→ **TASK TO COMPLETE**
Within the lines below, find those that hold the string "stays" and copy each one.

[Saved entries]
╔══

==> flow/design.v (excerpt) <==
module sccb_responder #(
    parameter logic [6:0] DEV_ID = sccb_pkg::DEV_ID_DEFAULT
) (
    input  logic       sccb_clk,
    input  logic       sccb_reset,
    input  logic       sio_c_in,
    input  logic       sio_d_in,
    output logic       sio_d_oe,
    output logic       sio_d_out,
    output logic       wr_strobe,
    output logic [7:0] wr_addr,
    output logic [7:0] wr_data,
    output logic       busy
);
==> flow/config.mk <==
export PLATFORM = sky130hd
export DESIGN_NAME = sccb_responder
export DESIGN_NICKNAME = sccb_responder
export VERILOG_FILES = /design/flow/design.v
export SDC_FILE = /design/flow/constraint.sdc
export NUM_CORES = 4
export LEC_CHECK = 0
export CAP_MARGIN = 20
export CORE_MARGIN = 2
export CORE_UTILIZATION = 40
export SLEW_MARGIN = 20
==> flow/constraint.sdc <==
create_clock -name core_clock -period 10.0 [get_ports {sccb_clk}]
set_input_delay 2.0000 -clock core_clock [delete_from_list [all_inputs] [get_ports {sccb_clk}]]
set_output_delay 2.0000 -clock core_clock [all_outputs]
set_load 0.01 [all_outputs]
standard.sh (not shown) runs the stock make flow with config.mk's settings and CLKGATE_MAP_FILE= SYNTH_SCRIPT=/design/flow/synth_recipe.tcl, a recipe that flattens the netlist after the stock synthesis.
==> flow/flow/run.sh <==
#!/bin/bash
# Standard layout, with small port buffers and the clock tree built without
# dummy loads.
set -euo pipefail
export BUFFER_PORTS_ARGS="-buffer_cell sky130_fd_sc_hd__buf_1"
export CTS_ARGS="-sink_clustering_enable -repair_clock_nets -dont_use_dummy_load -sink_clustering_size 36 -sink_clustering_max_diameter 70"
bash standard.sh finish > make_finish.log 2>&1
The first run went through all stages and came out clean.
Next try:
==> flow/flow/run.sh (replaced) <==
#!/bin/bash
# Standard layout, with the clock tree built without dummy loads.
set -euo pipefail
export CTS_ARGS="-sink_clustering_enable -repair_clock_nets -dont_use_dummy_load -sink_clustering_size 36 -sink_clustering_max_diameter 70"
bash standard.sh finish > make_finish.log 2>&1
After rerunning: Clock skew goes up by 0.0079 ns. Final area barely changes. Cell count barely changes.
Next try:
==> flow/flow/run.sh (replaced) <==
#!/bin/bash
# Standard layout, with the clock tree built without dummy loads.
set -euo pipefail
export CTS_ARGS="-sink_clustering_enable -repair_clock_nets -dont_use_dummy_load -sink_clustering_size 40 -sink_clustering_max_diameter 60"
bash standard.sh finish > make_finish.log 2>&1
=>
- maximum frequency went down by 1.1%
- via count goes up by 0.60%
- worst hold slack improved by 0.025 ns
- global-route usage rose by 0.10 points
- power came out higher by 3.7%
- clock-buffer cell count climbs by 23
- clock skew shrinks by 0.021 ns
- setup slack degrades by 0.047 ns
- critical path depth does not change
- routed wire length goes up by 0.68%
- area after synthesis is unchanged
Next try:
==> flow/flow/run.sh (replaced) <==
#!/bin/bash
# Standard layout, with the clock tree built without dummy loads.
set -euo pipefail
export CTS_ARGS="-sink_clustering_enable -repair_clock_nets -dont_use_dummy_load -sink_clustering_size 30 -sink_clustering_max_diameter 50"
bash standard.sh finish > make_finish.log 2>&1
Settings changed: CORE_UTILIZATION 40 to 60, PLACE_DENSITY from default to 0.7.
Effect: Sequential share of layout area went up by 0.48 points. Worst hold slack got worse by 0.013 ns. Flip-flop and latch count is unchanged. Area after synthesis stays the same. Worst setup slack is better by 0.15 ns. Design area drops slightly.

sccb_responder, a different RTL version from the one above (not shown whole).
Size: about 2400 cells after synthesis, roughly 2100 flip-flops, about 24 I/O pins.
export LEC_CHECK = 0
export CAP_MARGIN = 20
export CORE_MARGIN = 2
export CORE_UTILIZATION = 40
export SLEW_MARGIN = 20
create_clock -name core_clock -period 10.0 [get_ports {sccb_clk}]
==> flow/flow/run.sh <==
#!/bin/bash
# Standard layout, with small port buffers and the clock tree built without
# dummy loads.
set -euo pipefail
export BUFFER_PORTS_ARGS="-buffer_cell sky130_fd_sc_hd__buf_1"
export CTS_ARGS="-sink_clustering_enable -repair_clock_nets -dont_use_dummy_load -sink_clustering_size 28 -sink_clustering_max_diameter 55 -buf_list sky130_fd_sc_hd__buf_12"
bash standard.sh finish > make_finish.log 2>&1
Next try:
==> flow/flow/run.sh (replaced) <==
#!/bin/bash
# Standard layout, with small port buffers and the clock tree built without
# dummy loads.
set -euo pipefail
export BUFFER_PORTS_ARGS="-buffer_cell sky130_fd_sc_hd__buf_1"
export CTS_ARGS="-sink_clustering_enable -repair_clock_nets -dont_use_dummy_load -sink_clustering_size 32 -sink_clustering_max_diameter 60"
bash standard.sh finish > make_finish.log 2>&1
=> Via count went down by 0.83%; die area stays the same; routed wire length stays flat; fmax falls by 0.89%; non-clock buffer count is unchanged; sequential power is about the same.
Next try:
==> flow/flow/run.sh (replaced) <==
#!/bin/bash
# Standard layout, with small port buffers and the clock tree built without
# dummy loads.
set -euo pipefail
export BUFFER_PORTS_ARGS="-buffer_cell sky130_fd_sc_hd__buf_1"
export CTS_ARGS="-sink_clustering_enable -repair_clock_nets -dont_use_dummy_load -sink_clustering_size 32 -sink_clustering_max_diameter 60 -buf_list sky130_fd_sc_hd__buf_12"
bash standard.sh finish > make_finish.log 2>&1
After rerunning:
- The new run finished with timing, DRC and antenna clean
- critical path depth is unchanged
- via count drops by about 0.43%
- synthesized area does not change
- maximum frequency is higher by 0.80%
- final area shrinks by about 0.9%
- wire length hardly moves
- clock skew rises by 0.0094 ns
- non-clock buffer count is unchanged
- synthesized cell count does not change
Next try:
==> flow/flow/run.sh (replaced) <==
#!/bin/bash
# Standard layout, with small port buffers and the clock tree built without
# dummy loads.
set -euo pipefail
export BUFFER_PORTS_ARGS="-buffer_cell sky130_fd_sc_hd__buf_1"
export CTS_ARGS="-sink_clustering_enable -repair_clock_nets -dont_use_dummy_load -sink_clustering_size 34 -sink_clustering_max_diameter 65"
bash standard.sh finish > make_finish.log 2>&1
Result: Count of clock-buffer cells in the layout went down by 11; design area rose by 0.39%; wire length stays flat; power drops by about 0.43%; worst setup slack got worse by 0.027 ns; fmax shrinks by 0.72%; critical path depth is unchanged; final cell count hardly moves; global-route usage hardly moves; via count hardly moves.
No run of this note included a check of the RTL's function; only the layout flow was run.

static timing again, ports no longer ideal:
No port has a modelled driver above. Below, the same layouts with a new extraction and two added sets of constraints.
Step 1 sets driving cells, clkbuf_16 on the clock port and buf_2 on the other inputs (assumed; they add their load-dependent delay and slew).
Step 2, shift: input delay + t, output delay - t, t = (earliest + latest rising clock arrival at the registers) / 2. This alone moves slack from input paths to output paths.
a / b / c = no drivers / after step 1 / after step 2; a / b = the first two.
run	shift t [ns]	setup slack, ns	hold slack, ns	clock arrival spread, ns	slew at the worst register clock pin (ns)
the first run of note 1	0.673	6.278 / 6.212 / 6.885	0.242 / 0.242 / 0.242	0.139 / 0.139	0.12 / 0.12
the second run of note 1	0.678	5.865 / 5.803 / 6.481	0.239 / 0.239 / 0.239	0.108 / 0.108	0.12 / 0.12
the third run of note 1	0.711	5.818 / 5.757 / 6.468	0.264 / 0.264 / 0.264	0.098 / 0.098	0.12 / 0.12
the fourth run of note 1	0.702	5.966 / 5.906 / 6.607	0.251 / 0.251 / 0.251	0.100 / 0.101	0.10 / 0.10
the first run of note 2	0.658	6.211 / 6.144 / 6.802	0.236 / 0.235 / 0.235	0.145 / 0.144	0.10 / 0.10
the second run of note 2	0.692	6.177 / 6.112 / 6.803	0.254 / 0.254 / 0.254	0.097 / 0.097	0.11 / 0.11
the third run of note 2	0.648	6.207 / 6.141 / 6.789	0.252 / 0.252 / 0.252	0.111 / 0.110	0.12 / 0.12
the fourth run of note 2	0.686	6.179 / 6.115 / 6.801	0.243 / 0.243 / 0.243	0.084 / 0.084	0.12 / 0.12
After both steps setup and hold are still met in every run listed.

╚══

→ **WRITTEN SOLUTION**
Effect: Sequential share of layout area went up by 0.48 points. Worst hold slack got worse by 0.013 ns. Flip-flop and latch count is unchanged. Area after synthesis stays the same. Worst setup slack is better by 0.15 ns. Design area drops slightly.
=> Via count went down by 0.83%; die area stays the same; routed wire length stays flat; fmax falls by 0.89%; non-clock buffer count is unchanged; sequential power is about the same.
Result: Count of clock-buffer cells in the layout went down by 11; design area rose by 0.39%; wire length stays flat; power drops by about 0.43%; worst setup slack got worse by 0.027 ns; fmax shrinks by 0.72%; critical path depth is unchanged; final cell count hardly moves; global-route usage hardly moves; via count hardly moves.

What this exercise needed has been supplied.